Britain's oldest dialup ISP is seeking a partner to help it survive a changing market and growing competition.

Demon Internet, Britain's oldest dialup ISP, is seeking to sell up to 49 percent of its stock to find what the company calls "a strategic partner for the company's next phase of development."

"We are entering a new era for ISPs in Europe," says spokesman James Gardiner. "We want to stay Number One when European telecommunications deregulates." Demon refused to confirm or deny a rumor published in Tuesday's Financial Times that Deutsche Telekom may be potential partner.

Like many ISPs, Demon has always struggled to keep its equipment and facilities growing as fast as its user base, which has nearly doubled in the past year while its staff tripled to 300-plus. But equally important as accommodating a larger clientele is the imperative to offer worldwide dialup - the most significant service lacking from most European ISPs. If Demon, which already operates a subsidiary in the Netherlands, could solve that problem, it would have a chance of becoming the only non-US global supplier.

Demon, which currently claims more than 100,000 paying dialup customers at its standard price of £10 a month and also sells leased-line corporate access, projects £20 million in pre-tax profits over the next two years, but is operating in an intense and unstable market in which few are making money. Gardiner points out that other than investment - last year the company installed a 45-Mb link to the US - Demon has been profitable.
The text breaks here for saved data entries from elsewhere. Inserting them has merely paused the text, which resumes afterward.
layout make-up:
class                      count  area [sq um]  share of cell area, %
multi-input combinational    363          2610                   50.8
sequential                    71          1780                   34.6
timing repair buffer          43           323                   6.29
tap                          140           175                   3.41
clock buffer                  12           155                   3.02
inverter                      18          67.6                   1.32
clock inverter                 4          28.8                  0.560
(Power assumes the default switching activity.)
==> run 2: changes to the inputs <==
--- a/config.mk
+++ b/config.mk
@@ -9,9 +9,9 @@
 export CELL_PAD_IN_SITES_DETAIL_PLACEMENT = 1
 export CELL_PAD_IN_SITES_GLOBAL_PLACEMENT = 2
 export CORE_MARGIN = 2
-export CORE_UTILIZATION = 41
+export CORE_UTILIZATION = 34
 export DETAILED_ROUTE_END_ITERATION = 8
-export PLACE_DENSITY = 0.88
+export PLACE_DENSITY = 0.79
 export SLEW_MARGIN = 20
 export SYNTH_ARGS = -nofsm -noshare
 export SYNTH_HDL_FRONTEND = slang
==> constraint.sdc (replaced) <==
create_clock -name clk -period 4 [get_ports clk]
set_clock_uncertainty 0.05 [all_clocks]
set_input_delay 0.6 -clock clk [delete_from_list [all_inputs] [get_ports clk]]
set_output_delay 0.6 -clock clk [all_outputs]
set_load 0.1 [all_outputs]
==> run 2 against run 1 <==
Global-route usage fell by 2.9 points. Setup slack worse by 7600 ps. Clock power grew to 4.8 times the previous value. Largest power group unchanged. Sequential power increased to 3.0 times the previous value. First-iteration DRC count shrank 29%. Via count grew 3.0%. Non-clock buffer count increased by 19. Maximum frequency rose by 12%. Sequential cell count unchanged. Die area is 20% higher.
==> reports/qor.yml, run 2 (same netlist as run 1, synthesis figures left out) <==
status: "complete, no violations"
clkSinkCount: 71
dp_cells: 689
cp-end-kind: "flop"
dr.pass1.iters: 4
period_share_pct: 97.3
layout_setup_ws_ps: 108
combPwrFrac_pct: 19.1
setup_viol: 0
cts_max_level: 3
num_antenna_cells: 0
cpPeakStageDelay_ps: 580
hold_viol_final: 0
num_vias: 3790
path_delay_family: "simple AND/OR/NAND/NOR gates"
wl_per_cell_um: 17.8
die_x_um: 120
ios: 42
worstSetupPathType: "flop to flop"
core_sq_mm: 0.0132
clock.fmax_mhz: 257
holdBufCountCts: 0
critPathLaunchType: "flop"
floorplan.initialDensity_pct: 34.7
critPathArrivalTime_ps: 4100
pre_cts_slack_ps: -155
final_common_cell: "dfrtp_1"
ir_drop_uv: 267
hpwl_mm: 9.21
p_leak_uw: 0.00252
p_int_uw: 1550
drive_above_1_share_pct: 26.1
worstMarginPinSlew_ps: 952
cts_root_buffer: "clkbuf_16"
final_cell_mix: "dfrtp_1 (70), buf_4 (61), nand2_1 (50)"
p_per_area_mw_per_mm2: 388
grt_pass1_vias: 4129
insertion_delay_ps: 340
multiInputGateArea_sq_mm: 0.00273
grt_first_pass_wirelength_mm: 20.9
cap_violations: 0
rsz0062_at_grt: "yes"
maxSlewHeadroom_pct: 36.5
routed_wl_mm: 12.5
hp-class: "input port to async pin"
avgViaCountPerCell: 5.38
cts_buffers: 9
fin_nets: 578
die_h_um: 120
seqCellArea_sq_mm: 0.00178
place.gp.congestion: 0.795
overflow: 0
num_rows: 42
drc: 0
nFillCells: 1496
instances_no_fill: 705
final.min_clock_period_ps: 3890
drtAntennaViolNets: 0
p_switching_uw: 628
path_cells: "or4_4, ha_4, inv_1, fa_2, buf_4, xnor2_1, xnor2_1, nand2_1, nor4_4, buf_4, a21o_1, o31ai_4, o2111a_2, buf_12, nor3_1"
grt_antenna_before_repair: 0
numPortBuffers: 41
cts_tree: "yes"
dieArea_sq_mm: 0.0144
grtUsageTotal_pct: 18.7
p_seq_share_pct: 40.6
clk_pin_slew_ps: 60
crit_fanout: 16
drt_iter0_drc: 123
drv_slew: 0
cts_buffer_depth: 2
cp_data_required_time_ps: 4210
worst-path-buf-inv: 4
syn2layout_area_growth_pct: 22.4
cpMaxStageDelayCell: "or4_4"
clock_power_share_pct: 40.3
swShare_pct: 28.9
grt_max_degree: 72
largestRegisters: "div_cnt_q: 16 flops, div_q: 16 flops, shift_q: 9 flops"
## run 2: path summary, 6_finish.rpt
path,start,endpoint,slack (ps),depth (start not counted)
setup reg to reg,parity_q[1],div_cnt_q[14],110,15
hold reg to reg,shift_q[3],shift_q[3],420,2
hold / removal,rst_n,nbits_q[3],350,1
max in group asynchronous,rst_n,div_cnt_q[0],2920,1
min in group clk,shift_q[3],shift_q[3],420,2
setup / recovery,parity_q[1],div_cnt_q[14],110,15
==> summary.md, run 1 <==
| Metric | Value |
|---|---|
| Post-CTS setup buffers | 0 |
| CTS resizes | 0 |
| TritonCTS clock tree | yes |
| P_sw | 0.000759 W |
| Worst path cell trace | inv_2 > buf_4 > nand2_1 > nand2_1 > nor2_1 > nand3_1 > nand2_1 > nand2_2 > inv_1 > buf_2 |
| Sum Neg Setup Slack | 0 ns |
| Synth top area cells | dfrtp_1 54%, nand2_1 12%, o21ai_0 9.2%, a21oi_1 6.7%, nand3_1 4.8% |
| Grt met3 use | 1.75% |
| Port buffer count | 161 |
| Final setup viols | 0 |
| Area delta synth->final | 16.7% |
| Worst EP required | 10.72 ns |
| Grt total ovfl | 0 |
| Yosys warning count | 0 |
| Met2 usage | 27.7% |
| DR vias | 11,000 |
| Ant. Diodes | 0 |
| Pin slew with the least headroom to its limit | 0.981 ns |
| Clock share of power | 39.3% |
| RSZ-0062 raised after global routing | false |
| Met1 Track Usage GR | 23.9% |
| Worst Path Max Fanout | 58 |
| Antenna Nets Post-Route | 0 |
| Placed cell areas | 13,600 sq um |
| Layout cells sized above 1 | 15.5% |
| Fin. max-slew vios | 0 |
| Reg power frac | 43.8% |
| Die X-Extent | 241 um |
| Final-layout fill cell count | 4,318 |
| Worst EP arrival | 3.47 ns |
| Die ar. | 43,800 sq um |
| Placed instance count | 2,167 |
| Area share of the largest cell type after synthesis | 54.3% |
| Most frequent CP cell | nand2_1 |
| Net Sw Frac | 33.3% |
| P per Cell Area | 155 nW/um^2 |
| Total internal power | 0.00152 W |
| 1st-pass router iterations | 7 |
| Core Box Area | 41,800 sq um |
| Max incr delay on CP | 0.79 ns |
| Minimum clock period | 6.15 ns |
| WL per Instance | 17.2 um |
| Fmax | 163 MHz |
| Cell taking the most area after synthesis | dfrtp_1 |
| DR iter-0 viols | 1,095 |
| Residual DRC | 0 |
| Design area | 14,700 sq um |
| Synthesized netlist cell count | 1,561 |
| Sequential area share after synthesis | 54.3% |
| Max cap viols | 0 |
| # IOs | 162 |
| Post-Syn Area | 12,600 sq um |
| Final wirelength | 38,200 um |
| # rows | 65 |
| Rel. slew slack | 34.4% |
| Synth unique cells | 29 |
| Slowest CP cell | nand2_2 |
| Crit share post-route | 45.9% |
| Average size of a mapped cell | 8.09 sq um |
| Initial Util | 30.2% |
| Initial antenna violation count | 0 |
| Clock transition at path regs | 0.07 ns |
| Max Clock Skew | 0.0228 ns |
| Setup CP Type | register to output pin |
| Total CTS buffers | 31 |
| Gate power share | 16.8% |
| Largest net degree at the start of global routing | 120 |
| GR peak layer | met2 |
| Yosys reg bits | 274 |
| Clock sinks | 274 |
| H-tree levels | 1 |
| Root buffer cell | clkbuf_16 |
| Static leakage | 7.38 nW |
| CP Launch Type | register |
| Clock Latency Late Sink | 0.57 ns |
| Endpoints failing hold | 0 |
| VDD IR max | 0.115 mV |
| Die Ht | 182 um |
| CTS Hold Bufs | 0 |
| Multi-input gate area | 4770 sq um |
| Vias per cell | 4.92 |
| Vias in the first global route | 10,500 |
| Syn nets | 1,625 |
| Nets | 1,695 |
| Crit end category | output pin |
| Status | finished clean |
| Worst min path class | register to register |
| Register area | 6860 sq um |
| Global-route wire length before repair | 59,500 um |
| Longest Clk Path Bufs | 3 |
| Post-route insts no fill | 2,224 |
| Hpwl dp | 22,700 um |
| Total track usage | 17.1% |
**config.mk**
```make
export PLATFORM = sky130hd
export DESIGN_NAME = sram_arbiter
export DESIGN_NICKNAME = d
export VERILOG_FILES = /design/src/rtl/sram_arbiter.sv
export SDC_FILE = /design/constraint.sdc
export NUM_CORES = 1
export LEC_CHECK = 0
export ABC_AREA = 1
export BUFFER_PORTS_ARGS = -buffer_cell sky130_fd_sc_hd__buf_4
export CAP_MARGIN = 20
export CORE_MARGIN = 1.5
export CORE_UTILIZATION = 45
export CTS_BUF_LIST = sky130_fd_sc_hd__clkbuf_2
export CTS_CLUSTER_SIZE = 8
export DETAILED_ROUTE_END_ITERATION = 6
export PLACE_DENSITY_LB_ADDON = 0.25
export RECOVER_POWER = 25
export SLEW_MARGIN = 40
export SYNTH_ARGS = -nofsm -noshare
export SYNTH_HDL_FRONTEND = slang
export SYNTH_SLANG_ARGS = --single-unit
```
**constraint.sdc**
```tcl
create_clock -name clk -period 2.5 [get_ports clk]
set_input_delay 0.25 -clock clk [delete_from_list [all_inputs] [get_ports clk]]
set_output_delay 0.25 -clock clk [all_outputs]
set_load 0.01 [all_outputs]
```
What's different about Demon is its cachet as a grassroots access provider. When it started in June 1992, the UK's online market was largely CompuServe, the electronic conferencing system CIX, and, focusing on the corporate market, Pipex. Demon was founded in a CIX conference, where managing director Cliff Stanford recruited 200 people to fork over £120 up front for a year's service.

Merging with a large corporate partner would undoubtedly kill much of Demon's special "Internet" feel. But given the conditions of its market - with native competitors like BTnet, UUNet Pipex, and Internet Technology Group and additional foreign competition from Netcom and IBM, as well as AOL, CompuServe, and MSN - Gardiner says, "It's imperative that Demon has the right strategic partner."